ANTÓNIO PINHO VARGAS Monodia – quasi un requiem (1995) 13’
[Quarteto de cordas. Encomenda das Jornadas de Arte Contemporânea do Porto de 1993]


“Esta peça foi concebida para ser tocada usando um pequeno sistema de amplificação e reverberação, excepto se for apresentada numa sala com muita ressonância.

O material original é muito simples: duas melodias, uma linha a duas vozes e um agregado cromático.

A atitude rítmica deve ser sempre solta e flexível…
A ideia de ressonância é central nesta peça.

O som de cada nota e a imaginação tímbrica dos músicos são muito importantes.
O meu primeiro título foi Quasi un Requiem.

É uma peça acerca da extinção do som e da vida.

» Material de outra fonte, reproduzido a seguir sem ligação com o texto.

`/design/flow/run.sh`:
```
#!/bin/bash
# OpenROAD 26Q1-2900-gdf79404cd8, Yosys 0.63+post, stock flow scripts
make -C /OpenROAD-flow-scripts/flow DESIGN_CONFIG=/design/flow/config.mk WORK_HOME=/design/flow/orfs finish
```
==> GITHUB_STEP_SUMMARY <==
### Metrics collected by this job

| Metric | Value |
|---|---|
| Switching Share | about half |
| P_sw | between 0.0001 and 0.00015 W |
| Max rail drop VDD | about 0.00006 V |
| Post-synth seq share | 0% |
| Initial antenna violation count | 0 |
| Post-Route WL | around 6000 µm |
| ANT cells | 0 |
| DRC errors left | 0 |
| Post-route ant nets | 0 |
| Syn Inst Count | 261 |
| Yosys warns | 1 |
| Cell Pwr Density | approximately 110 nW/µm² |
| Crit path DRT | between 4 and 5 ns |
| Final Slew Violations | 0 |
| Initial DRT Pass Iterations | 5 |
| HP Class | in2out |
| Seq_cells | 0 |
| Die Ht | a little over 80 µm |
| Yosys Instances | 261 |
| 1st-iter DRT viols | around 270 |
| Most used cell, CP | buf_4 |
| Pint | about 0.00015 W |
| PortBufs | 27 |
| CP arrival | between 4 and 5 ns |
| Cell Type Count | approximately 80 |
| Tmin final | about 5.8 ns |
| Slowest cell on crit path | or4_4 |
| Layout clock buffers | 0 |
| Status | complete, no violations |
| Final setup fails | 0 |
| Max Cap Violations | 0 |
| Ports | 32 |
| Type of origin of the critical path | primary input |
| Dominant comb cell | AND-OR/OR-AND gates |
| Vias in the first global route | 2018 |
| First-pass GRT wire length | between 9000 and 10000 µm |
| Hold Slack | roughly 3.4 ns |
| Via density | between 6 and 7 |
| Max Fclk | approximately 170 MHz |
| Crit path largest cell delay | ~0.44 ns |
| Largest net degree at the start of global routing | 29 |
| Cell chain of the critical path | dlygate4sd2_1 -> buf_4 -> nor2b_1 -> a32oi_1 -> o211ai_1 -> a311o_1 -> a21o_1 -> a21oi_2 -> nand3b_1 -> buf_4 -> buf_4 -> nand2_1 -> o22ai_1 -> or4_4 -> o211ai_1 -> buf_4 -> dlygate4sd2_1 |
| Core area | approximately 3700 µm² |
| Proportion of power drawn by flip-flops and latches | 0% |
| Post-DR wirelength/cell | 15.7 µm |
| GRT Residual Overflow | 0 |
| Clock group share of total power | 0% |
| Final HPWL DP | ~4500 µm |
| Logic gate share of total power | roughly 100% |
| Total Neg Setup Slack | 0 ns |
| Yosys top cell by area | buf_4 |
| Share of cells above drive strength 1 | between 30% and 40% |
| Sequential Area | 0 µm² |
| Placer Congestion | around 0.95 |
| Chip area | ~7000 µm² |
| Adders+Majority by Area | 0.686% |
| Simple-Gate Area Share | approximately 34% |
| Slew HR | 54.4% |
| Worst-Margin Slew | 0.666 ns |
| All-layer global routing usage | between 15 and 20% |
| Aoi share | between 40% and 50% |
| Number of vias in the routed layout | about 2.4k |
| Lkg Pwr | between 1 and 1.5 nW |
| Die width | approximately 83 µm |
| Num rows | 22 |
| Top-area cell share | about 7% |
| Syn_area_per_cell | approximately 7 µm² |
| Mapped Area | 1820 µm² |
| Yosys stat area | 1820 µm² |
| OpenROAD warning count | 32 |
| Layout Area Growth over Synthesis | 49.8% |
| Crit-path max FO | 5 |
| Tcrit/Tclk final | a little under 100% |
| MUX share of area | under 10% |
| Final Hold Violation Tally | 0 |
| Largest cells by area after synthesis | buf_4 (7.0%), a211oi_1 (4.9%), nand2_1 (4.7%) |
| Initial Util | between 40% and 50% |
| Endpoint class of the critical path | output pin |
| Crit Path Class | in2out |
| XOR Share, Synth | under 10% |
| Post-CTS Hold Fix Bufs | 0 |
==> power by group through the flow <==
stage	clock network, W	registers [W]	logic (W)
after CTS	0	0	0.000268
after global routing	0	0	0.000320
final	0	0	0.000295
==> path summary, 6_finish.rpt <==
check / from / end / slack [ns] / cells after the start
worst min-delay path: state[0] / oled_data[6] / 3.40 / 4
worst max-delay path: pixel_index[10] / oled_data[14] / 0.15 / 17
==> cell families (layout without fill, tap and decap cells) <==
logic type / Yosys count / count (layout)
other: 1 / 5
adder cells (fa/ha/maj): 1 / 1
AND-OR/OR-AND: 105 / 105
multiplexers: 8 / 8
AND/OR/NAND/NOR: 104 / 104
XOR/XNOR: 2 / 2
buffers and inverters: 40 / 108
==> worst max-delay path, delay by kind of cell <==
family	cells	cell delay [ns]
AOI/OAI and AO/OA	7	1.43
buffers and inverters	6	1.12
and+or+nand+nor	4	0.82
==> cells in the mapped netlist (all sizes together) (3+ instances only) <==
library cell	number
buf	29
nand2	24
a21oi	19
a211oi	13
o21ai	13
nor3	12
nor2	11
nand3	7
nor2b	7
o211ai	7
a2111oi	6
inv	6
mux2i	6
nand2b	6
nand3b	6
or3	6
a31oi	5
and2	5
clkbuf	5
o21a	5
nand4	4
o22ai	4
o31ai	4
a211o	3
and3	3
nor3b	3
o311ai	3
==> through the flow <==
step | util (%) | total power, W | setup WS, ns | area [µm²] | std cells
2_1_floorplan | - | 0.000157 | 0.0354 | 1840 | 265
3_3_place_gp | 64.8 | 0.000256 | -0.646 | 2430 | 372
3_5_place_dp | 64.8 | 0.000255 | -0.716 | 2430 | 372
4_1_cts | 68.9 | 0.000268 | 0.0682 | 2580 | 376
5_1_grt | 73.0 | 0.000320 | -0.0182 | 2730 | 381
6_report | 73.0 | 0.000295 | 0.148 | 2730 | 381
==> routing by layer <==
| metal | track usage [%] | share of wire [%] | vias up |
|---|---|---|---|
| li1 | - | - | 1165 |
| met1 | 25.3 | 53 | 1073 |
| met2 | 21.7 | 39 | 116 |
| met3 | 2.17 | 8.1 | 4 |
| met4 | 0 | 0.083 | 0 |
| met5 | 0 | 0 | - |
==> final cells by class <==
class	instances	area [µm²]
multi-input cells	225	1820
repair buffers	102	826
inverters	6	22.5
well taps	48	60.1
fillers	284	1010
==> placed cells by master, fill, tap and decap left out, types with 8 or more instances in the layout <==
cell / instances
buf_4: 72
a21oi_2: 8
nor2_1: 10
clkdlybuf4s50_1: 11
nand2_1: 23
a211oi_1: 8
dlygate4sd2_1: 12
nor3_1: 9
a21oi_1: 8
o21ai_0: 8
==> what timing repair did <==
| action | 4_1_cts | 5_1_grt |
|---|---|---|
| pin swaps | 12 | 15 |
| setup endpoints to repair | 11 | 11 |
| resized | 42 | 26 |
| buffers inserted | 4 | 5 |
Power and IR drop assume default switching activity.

É sobre o absurdo da morte, do racismo e da intolerância. A secção central é uma espécie de “non-sense” passacaglia… “


ANTÓNIO PINHO VARGAS (1951), compositor


“Inquietação é uma das palavras que melhor sintetizam a personalidade artística de António Pinho Vargas, um músico integral que tem abordado com igual sucesso a composição livre de preconceitos de escola e os mais diversos géneros musicais, a interpretação e o ensaio musical, a pedagogia e a gestão cultural.

A sua música e o seu posicionamento estético têm contribuído para uma mudança radical no panorama musical nacional nas últimas décadas, tendo sido a sua influência determinante na aceitação em Portugal do pluralismo no âmbito da composição erudita.
Licenciado em História pela Faculdade de Letras da Universidade do Porto, concluiu o curso de composição no Conservatório de Roterdão, na classe de Klaas de Vries.

É professor na Escola Superior de Música de Lisboa desde 1991 e tem compaginado os seus labores docentes com a assessoria musical na Fundação Serralves e do Centro Cultural de Belém.

É ainda co-fundador e co-director artístico da OrchestrUtopica.
Ligado ao jazz durante vários anos e sendo unanimemente considerado um dos mais importantes músicos portugueses neste domínio, começou o seu percurso criativo no âmbito da composição erudita em fins dos anos 80.
As obras compostas até 1993 revelam a aderência à técnicas de composição mais rigorosas, ligadas à vanguarda musical posterior à Segunda Guerra Mundial. Porém, nesse ano, a composição de “Monodia.

Quasi un Requiem” marca um primeiro ponto de viragem na sua obra, que monstra a partir de então uma liberdade na escolha de materiais e de linguagens pouco habitual na música portuguesa contemporânea.
À clareza estrutural das suas obras une-se a exploração exaustiva de novas abordagens de aspectos característicos do estilo tonal (por exemplo, a pulsação regular em obras como “Estudos e Interlúdios”, para percussão, escrita em 2000).

A sua obra em conjunto revela ainda uma rara capacidade para evocar e desenvolver em termos sonoros imagens poéticas, por vezes referidas nos títulos das suas peças.

Tem-se destacado como compositor de obras vocais de grande formato: as óperas “Édipo Tragédia do Saber” (1996) e “Os Dias Levantados” (1998), respectivamente sobre textos de Pedro Paixão e de Manuel Gusmão, e a oratória “Judas” (2002).”